We tested our artifact setup on a Ubuntu 20.04 VM. To install and run the entire evaluation on a fresh machine with the same OS, the following dependencies must be installed:
-
Basic tools
- git
- python3
- moreutils
- cmake
- curl
- rust
-
More specialized tools
- racket 7.9 (for Herbie)
- racket 8.0 (for rosette)
- rosette 4.0
- cvc4 version 1.8
- herbie (see the
herbie-eval.sh
script for version info)
-
Tools for generating tables and plots
- pandoc
- xsv
- python3-distutils
- jq
- matplotlib
- node (version > 15)
Ruler is implemented in Rust.
You can install Rust here.
You can then get the code from Zenodo and
run the tool as described below.
To build Ruler, type cargo build --release
.
This should take ~40 min.
You can generate rules for a domain
as follows:
cargo run --bin domain --release -- synth --iters i --variables v
Type cargo domain --help
to see all available flags and parameters.

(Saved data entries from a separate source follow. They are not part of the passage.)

<file path="config.mk">
export PLATFORM = sky130hd
export DESIGN_NAME = cnt_sweep_ctrl
export DESIGN_NICKNAME = d
export VERILOG_FILES = /design/src/rtl/cnt_pkg.sv /design/src/rtl/cnt_core.sv /design/src/rtl/cnt_sweep_ctrl.sv
export SDC_FILE = /design/constraint.sdc
export NUM_CORES = 1
export LEC_CHECK = 0
export BUFFER_PORTS_ARGS = -buffer_cell sky130_fd_sc_hd__buf_4
export CORE_MARGIN = 2
export CORE_UTILIZATION = 25
export CTS_BUF_LIST = sky130_fd_sc_hd__clkbuf_2 sky130_fd_sc_hd__clkbuf_4 sky130_fd_sc_hd__clkbuf_8
export CTS_CLUSTER_DIAMETER = 60
export CTS_CLUSTER_SIZE = 30
export DETAILED_ROUTE_END_ITERATION = 10
export HOLD_SLACK_MARGIN = 0.06
export SYNTH_ARGS = -nofsm -noshare
export SYNTH_HDL_FRONTEND = slang
export SYNTH_SLANG_ARGS = --single-unit
</file>
<file path="constraint.sdc">
create_clock -name cnt_clk -period 5.29 [get_ports cnt_clk]
set_input_delay 0.7935 -clock cnt_clk [delete_from_list [all_inputs] [get_ports cnt_clk]]
set_output_delay 0.7935 -clock cnt_clk [all_outputs]
set_load 0.005 [all_outputs]
</file>
<file path="src/rtl/cnt_pkg.sv">
// rtl/cnt_pkg.sv - shared state encoding and constants for the sweep counter
package cnt_pkg;

    typedef enum logic [2:0] {
        IDLE,
        UP,
        HOLD_HI,
        DOWN,
        DONE
    } cnt_state_t;

    localparam int   CNT_WIDTH = 4;
    localparam logic DIR_UP    = 1'b1;
    localparam logic DIR_DOWN  = 1'b0;

endpackage

</file>
<file path="src/rtl/cnt_core.sv">
// rtl/cnt_core.sv - loadable up/down counter; load has priority over count enable
module cnt_core
    import cnt_pkg::*;
#(
    parameter int WIDTH = CNT_WIDTH
) (
    input  logic             cnt_clk,
    input  logic             cnt_rst,
    input  logic             load,
    input  logic [WIDTH-1:0] load_val,
    input  logic             en,
    input  logic             dir,
    output logic [WIDTH-1:0] count
);

    always_ff @(posedge cnt_clk or negedge cnt_rst) begin
        if (!cnt_rst) begin
            count <= '0;
        end else if (load) begin
            count <= load_val;
        end else if (en) begin
            count <= (dir == DIR_UP) ? count + 1'b1 : count - 1'b1;
        end
    end

endmodule

</file>
<file path="src/rtl/cnt_sweep_ctrl.sv">
// rtl/cnt_sweep_ctrl.sv - command-driven triangle sweep between a latched floor and ceiling
module cnt_sweep_ctrl
    import cnt_pkg::*;
#(
    parameter int WIDTH = CNT_WIDTH,
    parameter int HOLD  = 2
) (
    input  logic             cnt_clk,
    input  logic             cnt_rst,
    input  logic             cmd_valid,
    output logic             cmd_ready,
    input  logic [WIDTH-1:0] cmd_lo,
    input  logic [WIDTH-1:0] cmd_hi,
    input  logic [2:0]       cmd_sweeps,
    input  logic             abort,
    output logic [WIDTH-1:0] count_out,
    output logic             cnt_dir,
    output logic             busy,
    output logic             done,
    output logic             err,
    output logic [2:0]       sweep_idx
);

    localparam logic [2:0] HOLD_LAST = 3'(HOLD - 1);

    cnt_state_t       state, state_nxt;
    logic [WIDTH-1:0] lo_r, hi_r;
    logic [2:0]       sweeps_r;
    logic [2:0]       idx_r, idx_nxt;
    logic [2:0]       hold_r, hold_nxt;
    logic             err_r, err_nxt;
    logic             latch;
    logic             ld, en, dir;
    logic [WIDTH-1:0] ld_val;
    logic             handshake, cmd_bad;

    assign cmd_ready = (state == IDLE) && !abort;
    assign handshake = cmd_valid && cmd_ready;
    assign cmd_bad   = (cmd_lo >= cmd_hi) || (cmd_sweeps == 3'd0);

    always_comb begin
        state_nxt = state;
        idx_nxt   = idx_r;
        hold_nxt  = hold_r;
        err_nxt   = 1'b0;
        latch     = 1'b0;
        ld        = 1'b0;
        ld_val    = lo_r;
        en        = 1'b0;
        dir       = DIR_UP;
        // Abort freezes the counter and sweep index where they stand.
        if (state != IDLE && abort) begin
            state_nxt = IDLE;
        end else begin
            case (state)
                IDLE: begin
                    if (handshake) begin
                        if (cmd_bad) begin
                            err_nxt = 1'b1;
                        end else begin
                            latch     = 1'b1;
                            ld        = 1'b1;
                            ld_val    = cmd_lo;
                            idx_nxt   = 3'd0;
                            state_nxt = UP;
                        end
                    end
                end
                UP: begin
                    if (count_out == hi_r) begin
                        hold_nxt  = 3'd0;
                        state_nxt = HOLD_HI;
                    end else begin
                        en = 1'b1;
                    end
                end
                HOLD_HI: begin
                    if (hold_r == HOLD_LAST) begin
                        en        = 1'b1;
                        dir       = DIR_DOWN;
                        state_nxt = DOWN;
                    end else begin
                        hold_nxt = hold_r + 3'd1;
                    end
                end
                DOWN: begin
                    if (count_out == lo_r) begin
                        idx_nxt = idx_r + 3'd1;
                        // Later sweeps restart at lo+1 so the floor is not repeated.
                        if (({1'b0, idx_r} + 4'd1) < {1'b0, sweeps_r}) begin
                            ld        = 1'b1;
                            ld_val    = lo_r + 1'b1;
                            state_nxt = UP;
                        end else begin
                            state_nxt = DONE;
                        end
                    end else begin
                        en  = 1'b1;
                        dir = DIR_DOWN;
                    end
                end
                DONE:    state_nxt = IDLE;
                default: state_nxt = IDLE;
            endcase
        end
    end

    always_ff @(posedge cnt_clk or negedge cnt_rst) begin
        if (!cnt_rst) begin
            state    <= IDLE;
            lo_r     <= '0;
            hi_r     <= '0;
            sweeps_r <= 3'd0;
            idx_r    <= 3'd0;
            hold_r   <= 3'd0;
            err_r    <= 1'b0;
        end else begin
            state  <= state_nxt;
            idx_r  <= idx_nxt;
            hold_r <= hold_nxt;
            err_r  <= err_nxt;
            if (latch) begin
                lo_r     <= cmd_lo;
                hi_r     <= cmd_hi;
                sweeps_r <= cmd_sweeps;
            end
        end
    end

    cnt_core #(.WIDTH(WIDTH)) u_core (
        .cnt_clk  (cnt_clk),
        .cnt_rst  (cnt_rst),
        .load     (ld),
        .load_val (ld_val),
        .en       (en),
        .dir      (dir),
        .count    (count_out)
    );

    assign busy      = (state != IDLE);
    assign cnt_dir   = (state == UP || state == HOLD_HI) ? DIR_UP : DIR_DOWN;
    assign done      = (state == DONE) && !abort;
    assign err       = err_r;
    assign sweep_idx = idx_r;

endmodule

</file>
`config.mk`:
```
export PLATFORM = sky130hd
export DESIGN_NAME = viterbi_bm_unit
export DESIGN_NICKNAME = d
export VERILOG_FILES = /design/src/rtl/viterbi_bm_unit.sv
export SDC_FILE = /design/constraint.sdc
export NUM_CORES = 1
export LEC_CHECK = 0
export ABC_AREA = 1
export CAP_MARGIN = 10
export CORE_UTILIZATION = 25
export DETAILED_ROUTE_END_ITERATION = 6
export PLACE_DENSITY = 0.59
export SYNTH_ARGS = -nofsm -noshare
export SYNTH_HDL_FRONTEND = slang
export SYNTH_SLANG_ARGS = --single-unit
```
`constraint.sdc`:
```
create_clock -name clk -period 4.2 [get_ports clk]
set_clock_uncertainty 0.2 [all_clocks]
set_input_delay 0.84 -clock clk [delete_from_list [all_inputs] [get_ports clk]]
set_output_delay 0.84 -clock clk [all_outputs]
set_load 0.005 [all_outputs]
```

- The source code resides in the
src
directory.- The main algorithm of Ruler is implemented in
lib.rs
. equality.rs
defines a rewrite rule.derive.rs
has the code for running the derivability checks (e.g., seeSections 4, 5
).util.rs
has some small helper functions.convert_sexp.rs
has code that converts the rewrites from CVC4's format to Ruler's format.bv.rs
has a generic implemenation of bitvectors which are specialized to various sizes insrc/bin/
src/bin/
also contains the implementation of other domains including rationals and bools. There are some prototype implementations (floats, strings, bigints) that are not evaluated in the paper --- these are work in progress, but should give an idea of how to add support for other domains. See below for more information on supporting other domains.
- The main algorithm of Ruler is implemented in
scripts
has all the scripts used for evaluating Ruler --- each is in a designated subdirectory.
Ruler's goal is to support rewrite inference for new domains,
given a grammar, an interpreter, and a validation technique.
We have already generated documentation for you.
Open target/doc/ruler/index.html
in your preferred browser to navigate the documentation.
You can generate documentation on your own in a new machine by running:
cargo doc --no-deps
To run Ruler with different flags (documentation at SynthParams.html
)
see the various example usages in .cargo/config
and try replacing them with other values and look at the results!
For example, you can try
cargo run --release --bin rational -- synth --num-fuzz 10 --iters 2
to synthesize rewrite rules for rationals till depth 2 using fuzzing (with 10 values) for rule validation.
To understand how to add support for a new domain,
you can look at the documentation of the various supported domains like
rational
(target/doc/rational/index.html
),
rational_new_div
(target/doc/rational_new_div/index.html
, relevant for Section 6.3
in the paper),
bool
(target/doc/bool/index.html
), etc.
Note that some domains (e.g., floats, strings, bigints)
are experimental and not reported in the paper,
but they all provide examples of how you can add support for new domains.